If you cannot develop new features and update your existing product line than don't be surprised when you start losing in the market.
 
Apple Pay is very meh if you live in The Netherlands (not sure how its in the US or anywhere), but here, we pay with something that's called 'iDeal'. When checking out at a online store, it redirects you to your bank website, you log in, confirm the purchase and, via SMS, you'll receive a code to fill into the website to confirm the purchase again -> done. It's super fast and easy, no need for Apple Pay.
I lost track. How many steps is that?

At least it doesn't make you scan in a QR code, but you're not selling that iDeal system very well to anyone who's used ApplePay.
 
is it that bad EXPLAIN please
The lack of key travel makes it feel like I'm typing on a bare table. I know it's hyperbole but it's how much I hate it. Like I've said in other threads, I tried the rMB for a whole month (I kept it after the return period as I was trying to learn to live with it) and then gave it to my wife for a Facebook machine.
 
Someone here (like Jony Ive) needs to get real on what a "big big step forward" actually is.
He is obsessed with Thin. So is the rest of the staff... Its quite funny to watch... Ivy as a designer has totally lost touch of relationships between height/width/depth... Once something reaches a certain height you can only make it 'So Thin' before it starts to look weird. Look at the the iPhone7 - while it is thin it also looks a bit goofy due to its height... He might work and design for Apple but Fibonacci would probably tell him to either make the phone less tall and keep its thin or make it less thin to keep it from looking goofy !

Instead of making the new 2016 MacBook Pro more powerful they made it.... Drumwhirl..... You guessed it.... THINNER --- and thus accommodate identical hardware... So you get a thinner Laptop that weighs less and costs more... Where you wanted a Laptop more powerful...

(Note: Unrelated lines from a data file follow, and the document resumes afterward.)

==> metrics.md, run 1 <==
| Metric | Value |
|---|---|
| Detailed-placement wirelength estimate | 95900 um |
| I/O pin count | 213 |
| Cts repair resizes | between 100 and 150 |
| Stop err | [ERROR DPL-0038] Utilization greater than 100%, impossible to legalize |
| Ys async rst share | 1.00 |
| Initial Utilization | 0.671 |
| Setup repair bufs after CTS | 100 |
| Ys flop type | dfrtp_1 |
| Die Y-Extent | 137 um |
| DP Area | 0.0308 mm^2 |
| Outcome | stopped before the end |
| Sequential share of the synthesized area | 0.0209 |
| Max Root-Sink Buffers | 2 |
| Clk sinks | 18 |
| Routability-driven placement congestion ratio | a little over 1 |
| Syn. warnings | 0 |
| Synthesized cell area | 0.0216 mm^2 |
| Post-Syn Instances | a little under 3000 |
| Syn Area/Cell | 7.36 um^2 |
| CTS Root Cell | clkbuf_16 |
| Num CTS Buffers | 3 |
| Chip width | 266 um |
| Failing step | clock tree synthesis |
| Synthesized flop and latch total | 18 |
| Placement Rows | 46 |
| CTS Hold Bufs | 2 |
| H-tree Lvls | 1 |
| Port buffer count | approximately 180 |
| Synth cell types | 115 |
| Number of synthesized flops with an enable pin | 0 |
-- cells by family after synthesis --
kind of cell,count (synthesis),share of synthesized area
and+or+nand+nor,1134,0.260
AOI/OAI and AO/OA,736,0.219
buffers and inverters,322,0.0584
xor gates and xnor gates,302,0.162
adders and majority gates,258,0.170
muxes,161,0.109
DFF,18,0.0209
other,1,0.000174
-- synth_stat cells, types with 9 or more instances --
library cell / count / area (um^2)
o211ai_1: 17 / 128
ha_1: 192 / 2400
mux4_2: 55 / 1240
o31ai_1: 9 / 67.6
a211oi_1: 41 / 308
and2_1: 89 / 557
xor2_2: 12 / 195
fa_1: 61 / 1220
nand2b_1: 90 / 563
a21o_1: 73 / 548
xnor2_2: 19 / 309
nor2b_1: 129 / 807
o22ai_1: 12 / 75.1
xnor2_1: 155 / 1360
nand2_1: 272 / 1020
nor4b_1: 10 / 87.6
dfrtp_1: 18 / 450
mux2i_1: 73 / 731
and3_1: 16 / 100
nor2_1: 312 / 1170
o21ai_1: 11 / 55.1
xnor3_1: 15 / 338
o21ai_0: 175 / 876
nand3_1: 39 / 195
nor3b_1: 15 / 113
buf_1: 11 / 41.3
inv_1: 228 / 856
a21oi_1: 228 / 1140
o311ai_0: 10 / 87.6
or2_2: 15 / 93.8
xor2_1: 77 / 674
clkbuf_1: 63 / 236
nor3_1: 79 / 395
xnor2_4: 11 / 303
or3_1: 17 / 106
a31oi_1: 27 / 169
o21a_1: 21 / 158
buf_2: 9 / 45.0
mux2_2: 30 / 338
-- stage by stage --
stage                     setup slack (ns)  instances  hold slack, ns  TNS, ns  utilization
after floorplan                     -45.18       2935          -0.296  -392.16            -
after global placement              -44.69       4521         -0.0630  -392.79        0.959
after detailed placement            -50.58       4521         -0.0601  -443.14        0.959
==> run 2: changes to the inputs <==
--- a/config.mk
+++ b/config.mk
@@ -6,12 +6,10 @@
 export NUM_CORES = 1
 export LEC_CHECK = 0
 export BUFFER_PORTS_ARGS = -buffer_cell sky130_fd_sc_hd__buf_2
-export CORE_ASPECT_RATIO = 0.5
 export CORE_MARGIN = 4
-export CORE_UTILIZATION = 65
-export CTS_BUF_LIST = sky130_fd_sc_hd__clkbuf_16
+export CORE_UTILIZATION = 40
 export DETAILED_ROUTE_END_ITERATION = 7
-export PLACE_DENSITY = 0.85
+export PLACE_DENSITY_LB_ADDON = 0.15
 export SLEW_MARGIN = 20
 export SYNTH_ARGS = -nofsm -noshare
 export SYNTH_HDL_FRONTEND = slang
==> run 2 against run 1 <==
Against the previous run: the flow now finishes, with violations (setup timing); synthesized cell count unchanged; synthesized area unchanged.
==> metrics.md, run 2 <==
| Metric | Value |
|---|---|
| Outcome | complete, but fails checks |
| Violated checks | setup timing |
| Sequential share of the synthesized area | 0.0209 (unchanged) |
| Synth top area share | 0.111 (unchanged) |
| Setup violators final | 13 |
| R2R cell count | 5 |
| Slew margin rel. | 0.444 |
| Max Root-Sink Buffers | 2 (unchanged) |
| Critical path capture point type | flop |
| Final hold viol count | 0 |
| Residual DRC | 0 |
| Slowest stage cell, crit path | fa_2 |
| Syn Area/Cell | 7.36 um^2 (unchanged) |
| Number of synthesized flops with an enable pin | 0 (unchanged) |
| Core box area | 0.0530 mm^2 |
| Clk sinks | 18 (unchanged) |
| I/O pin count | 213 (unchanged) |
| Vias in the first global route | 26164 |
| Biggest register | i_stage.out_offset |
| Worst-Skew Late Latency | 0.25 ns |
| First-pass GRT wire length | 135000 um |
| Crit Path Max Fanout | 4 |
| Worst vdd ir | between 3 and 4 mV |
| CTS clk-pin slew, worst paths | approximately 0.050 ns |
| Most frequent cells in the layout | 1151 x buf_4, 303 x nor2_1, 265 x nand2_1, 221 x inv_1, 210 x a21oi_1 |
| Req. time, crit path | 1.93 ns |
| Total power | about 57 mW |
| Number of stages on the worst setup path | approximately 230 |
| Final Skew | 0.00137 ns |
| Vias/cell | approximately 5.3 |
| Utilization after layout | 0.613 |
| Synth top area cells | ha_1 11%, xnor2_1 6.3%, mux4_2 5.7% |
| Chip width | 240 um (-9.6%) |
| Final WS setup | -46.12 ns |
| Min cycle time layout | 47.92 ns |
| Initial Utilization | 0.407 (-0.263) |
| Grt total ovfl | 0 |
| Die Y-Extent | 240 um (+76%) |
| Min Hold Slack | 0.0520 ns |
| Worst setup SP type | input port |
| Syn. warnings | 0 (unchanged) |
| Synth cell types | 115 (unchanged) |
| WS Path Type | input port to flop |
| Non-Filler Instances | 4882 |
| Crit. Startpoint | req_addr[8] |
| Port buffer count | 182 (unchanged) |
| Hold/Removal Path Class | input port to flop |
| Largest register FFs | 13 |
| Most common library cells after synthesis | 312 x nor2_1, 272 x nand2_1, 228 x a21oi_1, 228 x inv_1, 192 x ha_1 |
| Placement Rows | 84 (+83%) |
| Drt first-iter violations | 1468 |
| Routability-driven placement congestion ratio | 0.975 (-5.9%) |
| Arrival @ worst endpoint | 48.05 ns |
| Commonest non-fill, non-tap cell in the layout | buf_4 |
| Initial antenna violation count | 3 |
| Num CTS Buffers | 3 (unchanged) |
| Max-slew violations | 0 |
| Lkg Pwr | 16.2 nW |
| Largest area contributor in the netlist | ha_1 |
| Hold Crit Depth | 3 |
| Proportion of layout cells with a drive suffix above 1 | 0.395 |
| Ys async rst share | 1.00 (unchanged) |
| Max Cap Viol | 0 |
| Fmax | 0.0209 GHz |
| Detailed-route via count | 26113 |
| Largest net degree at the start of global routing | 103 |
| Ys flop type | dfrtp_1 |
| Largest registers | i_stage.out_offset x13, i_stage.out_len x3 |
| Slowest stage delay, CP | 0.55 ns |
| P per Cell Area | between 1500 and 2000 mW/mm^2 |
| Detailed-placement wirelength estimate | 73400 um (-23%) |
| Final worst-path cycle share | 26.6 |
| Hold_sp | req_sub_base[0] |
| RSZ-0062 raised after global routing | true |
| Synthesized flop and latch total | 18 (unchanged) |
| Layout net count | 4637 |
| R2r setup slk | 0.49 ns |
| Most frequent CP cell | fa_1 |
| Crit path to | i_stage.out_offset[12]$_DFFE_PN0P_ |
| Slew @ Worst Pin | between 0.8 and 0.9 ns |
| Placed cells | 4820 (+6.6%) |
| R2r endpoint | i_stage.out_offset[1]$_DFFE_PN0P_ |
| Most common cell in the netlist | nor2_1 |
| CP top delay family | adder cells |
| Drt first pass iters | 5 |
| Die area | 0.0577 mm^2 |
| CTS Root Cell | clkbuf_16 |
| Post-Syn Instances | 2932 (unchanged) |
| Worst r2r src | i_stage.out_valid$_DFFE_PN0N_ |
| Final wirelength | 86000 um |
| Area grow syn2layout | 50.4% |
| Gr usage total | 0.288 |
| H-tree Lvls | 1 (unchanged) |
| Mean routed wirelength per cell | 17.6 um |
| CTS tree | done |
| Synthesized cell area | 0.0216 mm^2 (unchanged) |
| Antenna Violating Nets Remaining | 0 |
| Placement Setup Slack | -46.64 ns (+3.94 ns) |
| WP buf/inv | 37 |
$ cat src/rtl/mwa_pkg.sv
package mwa_pkg;

  typedef enum logic [1:0] {
    SZ_NONE = 2'd0,
    SZ_BYTE = 2'd1,
    SZ_HALF = 2'd2,
    SZ_WORD = 2'd3
  } sz_e;

  typedef enum logic [1:0] {
    M_EQ     = 2'd0,
    M_NARROW = 2'd1,
    M_WIDE   = 2'd2
  } step_mode_e;

  typedef enum logic {
    ST_IDLE = 1'b0,
    ST_RUN  = 1'b1
  } state_e;

  function automatic logic [2:0] sz_bytes(logic [1:0] code);
    case (code)
      2'd1:    return 3'd1;
      2'd2:    return 3'd2;
      2'd3:    return 3'd4;
      default: return 3'd0;
    endcase
  endfunction

  function automatic logic [31:0] byte_mask(logic [2:0] nb);
    case (nb)
      3'd1:    return 32'h0000_00ff;
      3'd2:    return 32'h0000_ffff;
      3'd4:    return 32'hffff_ffff;
      default: return 32'h0;
    endcase
  endfunction

  // slot width map: 0..15 byte, 16..47 half, 48..63 word, 64..127 rotating with a hole
  function automatic logic [1:0] slot_code(int unsigned idx);
    if (idx < 16) return SZ_BYTE;
    if (idx < 48) return SZ_HALF;
    if (idx < 64) return SZ_WORD;
    case (idx % 4)
      0:       return SZ_BYTE;
      1:       return SZ_HALF;
      2:       return SZ_WORD;
      default: return SZ_NONE;
    endcase
  endfunction

endpackage
**config.mk**
```make
export PLATFORM = sky130hd
export DESIGN_NAME = col_power_sequencer
export DESIGN_NICKNAME = d
export VERILOG_FILES = /design/src/rtl/col_pwr_pkg.sv /design/src/rtl/cps_step_timer.sv /design/src/rtl/cps_ramp_ctrl.sv /design/src/rtl/cps_col_decode.sv /design/src/rtl/col_power_sequencer.sv
export SDC_FILE = /design/constraint.sdc
export NUM_CORES = 1
export LEC_CHECK = 0
export ABC_CLOCK_PERIOD_IN_PS = 3200
export BUFFER_PORTS_ARGS = -buffer_cell sky130_fd_sc_hd__buf_4
export CAP_MARGIN = 20
export CORE_ASPECT_RATIO = 1.4
export CORE_MARGIN = 1
export CORE_UTILIZATION = 54
export CTS_BUF_LIST = sky130_fd_sc_hd__clkbuf_16
export CTS_CLUSTER_SIZE = 10
export DETAILED_ROUTE_END_ITERATION = 10
export PLACE_DENSITY = 0.9
export RECOVER_POWER = 25
export SYNTH_ARGS = -nofsm -noshare
export SYNTH_HDL_FRONTEND = slang
export SYNTH_SLANG_ARGS = --single-unit
```
**constraint.sdc**
```tcl
create_clock -name clk_i -period 3.2 [get_ports clk_i]
set_input_delay 0.16 -clock clk_i [delete_from_list [all_inputs] [get_ports clk_i]]
set_output_delay 0.16 -clock clk_i [all_outputs]
set_load 0.005 [all_outputs]
```
--- src/rtl/smbmap_pkg.sv ---
package smbmap_pkg;

  // bank-0 indices with side effects on the block
  localparam logic [7:0] REG_CTRL      = 8'h40;
  localparam logic [7:0] REG_MAIN_ADDR = 8'h48;
  localparam logic [7:0] REG_AUX_CFG   = 8'h4A;
  // upper nibble of the index window that reaches a sensor bank
  localparam logic [3:0] AUX_WINDOW    = 4'h5;
  localparam int         INIT_BIT      = 7;
  localparam int         NUM_AUX       = 2;
  localparam int         PAIR_IDX_W    = 3;

  typedef enum logic [2:0] {
    K_SEND = 3'd0,
    K_RECV = 3'd1,
    K_WRB  = 3'd2,
    K_RDB  = 3'd3,
    K_WRW  = 3'd4,
    K_RDW  = 3'd5,
    K_RSV6 = 3'd6,
    K_RSV7 = 3'd7
  } txn_kind_e;

  typedef enum logic [1:0] {
    SLOT_NONE,
    SLOT_MAIN,
    SLOT_AUX1,
    SLOT_AUX2
  } slot_e;

  typedef enum logic [1:0] {
    RSP_ZERO,
    RSP_BYTE,
    RSP_DUP,
    RSP_PAIR
  } rsp_mode_e;

  typedef enum logic [1:0] {
    SRC_RAM,
    SRC_FLOP,
    SRC_AUX
  } byte_src_e;

  // sensor pair selected by a word command's low two bits
  function automatic logic [PAIR_IDX_W-1:0] pair_first(input logic [1:0] sel);
    case (sel)
      2'd0:    return 3'd0;
      2'd1:    return 3'd2;
      2'd2:    return 3'd3;
      default: return 3'd5;
    endcase
  endfunction

  function automatic logic [PAIR_IDX_W-1:0] pair_second(input logic [1:0] sel);
    case (sel)
      2'd0:    return 3'd1;
      2'd1:    return 3'd2;
      2'd2:    return 3'd4;
      default: return 3'd6;
    endcase
  endfunction

  function automatic logic pair_single(input logic [1:0] sel);
    return sel == 2'd1;
  endfunction

endpackage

The Current Retina MacBook Pro is THIN as H***** --- I dont need it to be thinner but more powerful...
 
The market will decide. It will be interesting to see what sales of the new MacBooks Pros have been 1 year from now. Personally, I like the new machine, the Thunderbolt 3/USB C port layout and especially the Touchbar. If the apps integrate as they should i can definitely see an improvement in my workflows. Kind of reminds me of the first time I had a mouse (yeah, I'm that old). Thought that I would never use it but didn't want to be "that guy" that never tries new tech. Needless to say I was a convert. I'm thinking that I'll be a convert to the Touchbar as well.

I believe that this will be a big success for Apple but we'll just have to wait and see.
 
Apple's latest and greatest costs a LOT of money but it's no different with their phones and tablets. If you want an Apple product, such as a MacBook Pro and don't want to pay top dollar, buy a refurb for a great discount. You don't need that space tray touch bar p3 screen. If you want it, then pay. The prices are expensive, but they have plenty of low cost options for people while still doing what they can to provide what they think is the best user experience.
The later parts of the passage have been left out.